Image Upload

1 min read

Functionality

This module makes us of the capabilities of some LLM to answers questions out of an Uploaded Image. This module uses the entirety of the conversation history (up to the model’s token limit). It also support using a summary history instead if correct tool definition is provided and the functionality is enabled from config.

Input

An Image with valid extension + user query. It’s helpful to trigger this module when specifying in the user query that you need to get information from uploaded image.
Example: ”Please describe the content of the uploaded image.”

Output

Answer to the question based on the image and conversation history.

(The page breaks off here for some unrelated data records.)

### src/hdl/tcw_pkg.sv
// Shared types, constants and the controller state encoding for the text console writer.
// Used by tcw_ctrl, tcw_datapath and text_console_writer_unit; depends on nothing.
`timescale 1ns / 1ps

package tcw_pkg;

  localparam int COLS_DEF   = 80;
  localparam int ROWS_DEF   = 25;
  localparam int DEC_DIGITS = 10;

  localparam logic [7:0] ATTR_RESET   = 8'h0F;
  localparam logic [7:0] SPACE_CODE   = 8'h20;
  localparam logic [7:0] NEWLINE_CODE = 8'h0A;
  localparam logic [7:0] MINUS_CODE   = 8'h2D;
  localparam logic [7:0] ZERO_CODE    = 8'h30;

  // Reciprocal of ten: (n * RECIP_10) >> RECIP_SHIFT equals n / 10 for every 32-bit n.
  localparam logic [31:0] RECIP_10    = 32'hCCCC_CCCD;
  localparam int          RECIP_SHIFT = 35;

  typedef enum logic [1:0] {
    REQ_PUT_CHAR  = 2'd0,
    REQ_PUT_DEC   = 2'd1,
    REQ_READ_CELL = 2'd2,
    REQ_CLEAR     = 2'd3
  } tcw_req_t;

  typedef struct packed {
    tcw_req_t           req_type;
    logic [7:0]         char_code;
    logic signed [31:0] number;
    logic [10:0]        cell_index;
  } tcw_in_t;

  typedef struct packed {
    logic [15:0] read_data;
    logic [4:0]  cursor_row;
    logic [6:0]  cursor_col;
  } tcw_out_t;

  typedef enum logic [2:0] {
    ST_IDLE,
    ST_MUL,
    ST_REM,
    ST_PLACE,
    ST_WIPE,
    ST_READ,
    ST_RESP
  } tcw_state_t;

  typedef enum logic [1:0] {
    RET_IDLE,
    RET_PLACE,
    RET_RESP
  } tcw_ret_t;

  typedef struct packed {
    logic capture;
    logic div_mul;
    logic div_rem;
    logic place;
    logic wipe;
    logic read;
    logic respond;
  } tcw_cmd_t;

  typedef struct packed {
    logic need_wipe;
    logic last_char;
    logic wipe_last;
    logic conv_done;
  } tcw_status_t;

endpackage

### src/hdl/tcw_ctrl.sv
// Controller state machine of the text console writer.
// Depends on tcw_pkg; drives the datapath through tcw_cmd_t and reads tcw_status_t.
`timescale 1ns / 1ps

module tcw_ctrl (
  input  logic                  clk,
  input  logic                  rst_n,
  input  logic                  start,
  input  tcw_pkg::tcw_req_t     req,
  input  tcw_pkg::tcw_status_t  status,
  output tcw_pkg::tcw_cmd_t     cmd,
  output logic                  busy
);

  tcw_pkg::tcw_state_t state_r, state_nxt;
  tcw_pkg::tcw_ret_t   ret_r, ret_nxt;

  // After reset the screen store is swept before the first beat is taken.
  always_ff @(posedge clk) begin
    if (!rst_n) begin
      state_r <= tcw_pkg::ST_WIPE;
      ret_r   <= tcw_pkg::RET_IDLE;
    end else begin
      state_r <= state_nxt;
      ret_r   <= ret_nxt;
    end
  end

  always_comb begin
    state_nxt = state_r;
    ret_nxt   = ret_r;
    unique case (state_r)
      tcw_pkg::ST_IDLE: begin
        if (start) begin
          unique case (req)
            tcw_pkg::REQ_PUT_CHAR:  state_nxt = tcw_pkg::ST_PLACE;
            tcw_pkg::REQ_PUT_DEC:   state_nxt = tcw_pkg::ST_MUL;
            tcw_pkg::REQ_READ_CELL: state_nxt = tcw_pkg::ST_READ;
            tcw_pkg::REQ_CLEAR: begin
              state_nxt = tcw_pkg::ST_WIPE;
              ret_nxt   = tcw_pkg::RET_RESP;
            end
            default: state_nxt = tcw_pkg::ST_IDLE;
          endcase
        end
      end
      tcw_pkg::ST_MUL: state_nxt = tcw_pkg::ST_REM;
      tcw_pkg::ST_REM: begin
        state_nxt = status.conv_done ? tcw_pkg::ST_PLACE : tcw_pkg::ST_MUL;
      end
      tcw_pkg::ST_PLACE: begin
        if (status.need_wipe) begin
          state_nxt = tcw_pkg::ST_WIPE;
          ret_nxt   = tcw_pkg::RET_PLACE;
        end else if (status.last_char) begin
          state_nxt = tcw_pkg::ST_RESP;
        end
      end
      tcw_pkg::ST_WIPE: begin
        if (status.wipe_last) begin
          unique case (ret_r)
            tcw_pkg::RET_PLACE: state_nxt = tcw_pkg::ST_PLACE;
            tcw_pkg::RET_RESP:  state_nxt = tcw_pkg::ST_RESP;
            default:            state_nxt = tcw_pkg::ST_IDLE;
          endcase
        end
      end
      tcw_pkg::ST_READ: state_nxt = tcw_pkg::ST_RESP;
      tcw_pkg::ST_RESP: state_nxt = tcw_pkg::ST_IDLE;
      default:          state_nxt = tcw_pkg::ST_IDLE;
    endcase
  end

  always_comb begin
    cmd  = '0;
    busy = 1'b1;
    unique case (state_r)
      tcw_pkg::ST_IDLE: begin
        busy        = 1'b0;
        cmd.capture = start;
      end
      tcw_pkg::ST_MUL:   cmd.div_mul = 1'b1;
      tcw_pkg::ST_REM:   cmd.div_rem = 1'b1;
      tcw_pkg::ST_PLACE: cmd.place   = !status.need_wipe;
      tcw_pkg::ST_WIPE:  cmd.wipe    = 1'b1;
      tcw_pkg::ST_READ:  cmd.read    = 1'b1;
      tcw_pkg::ST_RESP:  cmd.respond = 1'b1;
      default:           busy        = 1'b1;
    endcase
  end

endmodule

### config.mk
export PLATFORM = sky130hd
export DESIGN_NAME = tcw_ctrl
export DESIGN_NICKNAME = d
export VERILOG_FILES = /design/src/hdl/tcw_pkg.sv /design/src/hdl/tcw_ctrl.sv
export SDC_FILE = /design/constraint.sdc
export NUM_CORES = 1
export LEC_CHECK = 0
export BUFFER_PORTS_ARGS = -buffer_cell sky130_fd_sc_hd__buf_4
export CAP_MARGIN = 20
export CORE_AREA = 8 8 45 47
export DETAILED_ROUTE_END_ITERATION = 7
export DIE_AREA = 0 0 53 55
export GPL_ROUTABILITY_DRIVEN = 0
export GPL_TIMING_DRIVEN = 0
export SLEW_MARGIN = 20
export SYNTH_ARGS = -nofsm -noshare
export SYNTH_HDL_FRONTEND = slang
export SYNTH_SLANG_ARGS = --single-unit
### constraint.sdc
create_clock -name clk -period 1.89 [get_ports clk]
set_clock_uncertainty 0.2 [all_clocks]
set_input_delay 0.189 -clock clk [delete_from_list [all_inputs] [get_ports clk]]
set_output_delay 0.189 -clock clk [all_outputs]
set_load 0.1 [all_outputs]
==> run metrics, run 1 <==
Internal Power between 0.2 and 0.3 mW; P_sw roughly 0.2 mW; Slew Limit Fails 0; final setup violation count 0; final setup TNS 0 ns; Post-synth EDFFs 0; total routed wirelength about 1100 um; Finished Cell Area ~600 um^2; post-route ant nets 0; Rel. slew slack 0.819; warning count from the yosys run 0; Mapped Cells between 40 and 50; top-area cell type share of the netlist area 0.252; Clk pwr share 0.260; Main synth FF type dfxtp_1; synth unique cells 32; Antenna diodes 0; crit path kind reg2out; vias in the first global route about 430; DR vias/cell approximately 5.0; Initial Util 0.288; Worst setup EP type output port; Slew @ Worst Pin roughly 0.27 ns; Syn Nets 60; IO Port Bufs 16; Hold Slack between 0.005 and 0.006 ns; post-synthesis mux area share 0; Mean Syn Cell Area approximately 8.1 um^2; Area growth syn-to-layout 48.7%; CP max FO 10; pin count of the biggest net entering global routing 11; Net Sw Frac 0.432; num ports 17; drt pass-1 iters 4; clock root cell clkbuf_4; top cells by area, synth dfxtp_1 25%, ha_1 6.3%, a32o_1 5.0%; largest family of logic cells by synthesized area simple AND/OR/NAND/NOR gates; core area ~1400 um^2; CTS max path bufs 2; global-route wire length before repair between 1500 and 2000 um; clock slew at the register clock pins of the worst setup and hold paths 0.04 ns; Seq pwr share 0.258; Post-Synth Adder-Cell Area 0.0629; TritonCTS clock tree done; Final period util 0.961; crit path time final ~1.8 ns; worst skew pair latency 0.24 ns; Final Hold Fails 0; area leader, netlist dfxtp_1; XOR/XNOR share of the synthesized area 0; placed instance area between 500 and 600 um^2; crit path DAT between 1 and 1.5 ns; Worst VDD drop 0.278 mV; antenna violations before repair 0; worst hold path type in2reg; drt wl/cell 12.5 um; clk sinks 5; FMAX 0.551 GHz; register area share after synthesis 0.252; startpoint types register; H-tree levels 1; die width around 53 um; Post-Syn Area 398 um^2; # rows 14; Die Span Y 55 um; Total GRT Usage 0.0798; Async S/R FF share, synth 0; Final Net Count ~80; leakage power around 0.28 nW; power share of the combinational group 0.482; layout cells sized above 1 0.435; max-cap violations 0; Synth Area in Simple Gates 0.318; status finished, final reports clean; Seq cells post-synth 5; TritonCTS buffer count 3; power density over cell area 774 nW/um^2; Required @ worst endpoint around 1.5 ns; Final Power between 0.4 and 0.5 mW; drt drc 0; Die Footprint roughly 2900 um^2; global route overflow 0; Initial DRC Count 3; Synth Area in Compound Gates 0.270; Final Util 0.428; Vias 423; RSZ-0062 raised after global routing no
-- state kept, by name, indices dropped and copies added (netlist names) --
signal / cells
state_r: 3
ret_r: 2
-- through the flow --
stage,setup WS (ns),instances
final,0.0744,85
after global placement,0.0870,81
after detailed placement,0.0807,81
after CTS,0.0161,85
after floorplan,-0.376,49
after global routing,0.00355,85
-- cells in the mapped netlist (2+ instances only) --
cell and n:
a32o_1 2, and2b_1 2, and3_1 2, dfxtp_1 5, ha_1 2, inv_1 3, nand2b_1 2, nor2_1 5
nor3_1 2, o21ai_1 2
-- cell usage in the layout, fill, tap and decap left out, types with 3 or more instances in the layout --
cell and count:
buf_6 3, buf_4 15, nor2_1 4, clkbuf_4 3
inv_1 3, dfxtp_1 4
-- per-layer routing --
layer,up-vias,GRT usage,share of wire
li1,219,-,-
met2,13,0.146,0.50
met4,0,0.0388,0
met5,-,0,0
met3,0,0.0241,0.11
met1,191,0.0805,0.39
-- cells by family after synthesis --
family                   Yosys count
AND/OR/NAND/NOR                   21
AO/OA/AOI/OAI                     14
buffers and inverters              7
flip-flops                         5
adder cells (fa/ha/maj)            2
-- path summary, 6_finish.rpt --
kind | startpoint | slack, ns | cells past startpoint | end
worst min-delay path | rst_n | 0.006 | 2 | state_r[2]
worst min register to register | ret_r[0] | 0.31 | 2 | ret_r[0]
worst max register to register | ret_r[0] | 0.11 | 5 | state_r[1]
worst max-delay path | state_r[2] | 0.07 | 4 | cmd[6]
-- repair_timing --
| item | 4_1_cts | 5_1_grt |
|---|---|---|
| hold buffers | 0 | 0 |
| endpoints found under the hold margin | 0 | 0 |
| setup buffers | 0 | 0 |
| gates resized for setup | 0 | 3 |
| setup endpoints to repair | 0 | 3 |
-- power by group through the flow --
| stage | logic (mW) | registers (mW) | clock network, mW |
|---|---|---|---|
| finish | 0.221 | 0.118 | 0.119 |
| CTS | 0.220 | 0.118 | 0.125 |
| global placement | 0.222 | 0.119 | 0 |
| floorplan | 0.171 | 0.118 | 0 |
| detailed placement | 0.220 | 0.120 | 0 |
| global route | 0.234 | 0.119 | 0.127 |
-- layout make-up --
class                           count  area (um^2)
Tap cell                           16         20.0
Buffer                              3         23.8
Inverter                            4         15.0
Fill cell                         140          792
Timing Repair Buffer               16          128
Multi-Input combinational cell     37          278
Clock buffer                        4         26.3
Sequential cell                     5          101
-- critical path, stage by stage (launching register included) --
cell and delay, ns:
dfxtp_1 0.33, buf_6 0.14, or3_4 0.40, nor2_4 0.09
buf_6 0.22
Note: power is estimated with default switching activity, not from simulation.
==> inputs of run 2 (changes only) <==
--- a/config.mk
+++ b/config.mk
@@ -6,5 +6,5 @@
 export NUM_CORES = 1
 export LEC_CHECK = 0
-export BUFFER_PORTS_ARGS = -buffer_cell sky130_fd_sc_hd__buf_4
+export BUFFER_PORTS_ARGS = -buffer_cell sky130_fd_sc_hd__buf_2
 export CAP_MARGIN = 20
 export CORE_AREA = 8 8 45 47
==> constraint.sdc (replaced) <==
create_clock -name clk -period 1.89 [get_ports clk]
set_clock_uncertainty 0.2 [all_clocks]
set_input_delay 0.0945 -clock clk [delete_from_list [all_inputs] [get_ports clk]]
set_output_delay 0.0945 -clock clk [all_outputs]
set_load 0.1 [all_outputs]
==> run metrics, run 2 (synthesis gave the netlist of run 1 again) <==
power density over cell area 780 nW/um^2; placed cell count 81; clock slew at the register clock pins of the worst setup and hold paths roughly 0.040 ns; Final Util 0.418; DR vias/cell 4.94; IO Port Bufs 16; die width about 53 um; RSZ-0062 raised after global routing no; Top Registers state_r x3, ret_r x2; clock root cell clkbuf_4; layout cells sized above 1 0.403; core area roughly 1400 um^2; drt wl/cell between 10 and 15 um; worst skew pair latency around 0.23 ns; max FFs per register 3; Min-Delay Startpoint status[0]; final setup violation count 0; Initial Util 0.288; clk sinks 5; vias in the first global route 446; Required @ worst endpoint 1.60 ns; Worst VDD drop around 0.29 mV; crit path time final ~1.8 ns; Worst setup EP type output port; CTS max path bufs 2; Final Net Count 84; pre-CTS setup slack between 0.1 and 0.15 ns; commonest non-fill, non-tap cell in the layout buf_2; startpoint types register; Die Span Y between 50 and 60 um; num ports 17; Hold Crit Depth 3; crit path DAT approximately 1.5 ns; final worst setup slack about 0.097 ns; Area growth syn-to-layout 45.3%; post-route ant nets 0; pin count of the biggest net entering global routing 11; worst hold path type in2reg; # rows 14; TritonCTS clock tree done; Initial DRC Count 3; status finished, final reports clean; CP max FO 10; antenna violations before repair 0; R2R Path Start ret_r[0]; Final period util 0.949; FMAX 0.558 GHz; Hold Path End state_r[1]; non-filler instance count after layout between 80 and 90; drt drc 0; crit path kind reg2out; R2R Path End state_r[1]; Worst R2R Path Depth 5; drt pass-1 iters 3; Final Hold Fails 0; leakage power 0.278 nW; Vias about 440; Total GRT Usage 0.0771; total routed wirelength between 1000 and 1500 um; Rel. slew slack 0.675; Slew Limit Fails 0; TritonCTS buffer count 3; max-cap violations 0; Die Footprint between 2000 and 3000 um^2; most frequent cells in the layout 15 x buf_2, 5 x dfxtp_1, 4 x nor2_1; register with the most flip-flops state_r; global-route wire length before repair 1750 um; global route overflow 0; Antenna diodes 0; reg2reg setup slack around 0.097 ns; H-tree levels 1; HPWL after detailed placement 889 um; Slew @ Worst Pin between 0.4 and 0.5 ns
==> run 2: changes by cell type in the layout (fill, tap and decap cells not counted) <==
cell	change
buf_6	-2
buf_2	+14
dlygate4sd3_1	+3
dfxtp_1	+1
buf_4	-12
dfxtp_2	-1
==> run 2: timing repair <==
action	CTS	global route
setup buffers	0	0
hold buffers	3	0
resized for setup	2	0
endpoints found under the setup margin	2	0
endpoints found under the hold margin	5	0
==> run 2: metrics by stage <==
stage                     cell area [um^2]  hold WS, ns  power (mW)  setup TNS [ns]
after CTS                              578       0.0278       0.457               0
after global placement                 517        0.146       0.327               0
after global routing                   578       0.0525       0.473               0
after floorplan                        417      -0.0247       0.289          -0.755
final                                  578       0.0304       0.451               0
after detailed placement               517        0.156       0.327               0
==> run 2: report_power, final <==
part	internal [mW]	switching [mW]
sequential	0.113	0.00500
clock	0.0796	0.0399
combinational	0.0589	0.155
==> run 2: metal layers <==
layer / track usage / wire length (um) / vias up
met1: 0.0731 / 461 / 195
met2: 0.154 / 557 / 15
met4: 0.0388 / 0 / 0
met3: 0.0134 / 106 / 0
met5: 0 / 0 / -
li1: - / - / 225
==> run 2: final cells by class <==
class | instances | area (um^2)
Inverter | 4 | 15.0
Buffer | 3 | 23.8
Multi-Input combinational cell | 37 | 278
Fill cell | 146 | 806
Tap cell | 16 | 20.0
Timing Repair Buffer | 19 | 115
Clock buffer | 4 | 26.3
Sequential cell | 5 | 100
==> run 2: worst max-delay path by stage <==
stage / from / slack, ns / cells past startpoint / endpoint
2_1_floorplan: state_r[1] / -0.28 / 3 / cmd[1]
3_3_place_gp: ret_r[0] / 0.09 / 5 / state_r[1]
3_5_place_dp: ret_r[0] / 0.11 / 5 / state_r[1]
4_1_cts: state_r[0] / 0.09 / 4 / cmd[3]
5_1_grt: state_r[0] / 0.01 / 4 / cmd[3]
6_report: state_r[0] / 0.1 / 4 / cmd[3]
==> run 2: worst max-delay path: stages (launching register included) <==
cell and delay (ns):
dfxtp_1 0.33, buf_2 0.22, and3b_1 0.24, and2b_2 0.17, buf_4 0.28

Reference in Code in AI Module Template

ImageUpload

Configuration settings

Default Configuration

json

{
    "languageModel": "AZURE_GPT_4o_2024_1120",
    "chatHistory": {
        "enabled": true,
        "maxMessages": 10,
        "useModelTokenLimit": true,
        "defaultTokenLimit": 4096,
        "percentOfMaxTokens": 0.5
    },
    "supportedExtensions": [
        ".jpg",
        ".jpe",
        ".jpeg",
        ".png",
        ".gif",
        ".bmp"
    ]
}

General parameters

Parameter	Description	Type	Default
`languageMod`	used GPT model	`string`	`AZURE_GPT_4o_2024_1120`
`chatHistory`	Defined which part of history should be included in LLM call	`object`	See here
`supportedExtensions`:	List of supported image extensions.	`list[string]`	`[".jpg",".jpe",".jpeg",".png",".gif",".bmp"]`

chatHistory

Parameter	Description	Type	Default
`enabled`:	Whether to use full conversation history. If False, attempt to use conversation summary from tool call.	bool	`true`
`maxMessages`	Max history messages to consider	integer	`10`
`useModelTokenLimit`	Whether to use model token limit or not	bool	`true`
`defaultTokenLimit`	Default token limit if model token limit is not available.	integer	`4096`
`percentageOfMaxTokens`	Upper limit of tokens to keep from history.	float	`0.5`

Tool Definition

json

{
    "type": "function",
    "function": {
      "name": "ImageUpload",
      "parameters": {
        "type": "object",
        "required": [
          "query",
          "conversation_history"
        ],
        "properties": {
          "query": {
            "type": "string",
            "description": "Smart query based on the user request but augmented with the context of conversation if needed."
          },
          "image_name": {
            "type": "string",
            "description": "Name of the image file to be analyzed [Optional]."
          },
          "conversation_history": {
            "type": "string",
            "description": "Summary of the history of the conversation to provide context for the query."
          }
        }
      },
      "description": "This tool is designed to analyze, extract, and summarize information from images. It should be invoked whenever the user inquires about images."
    }
}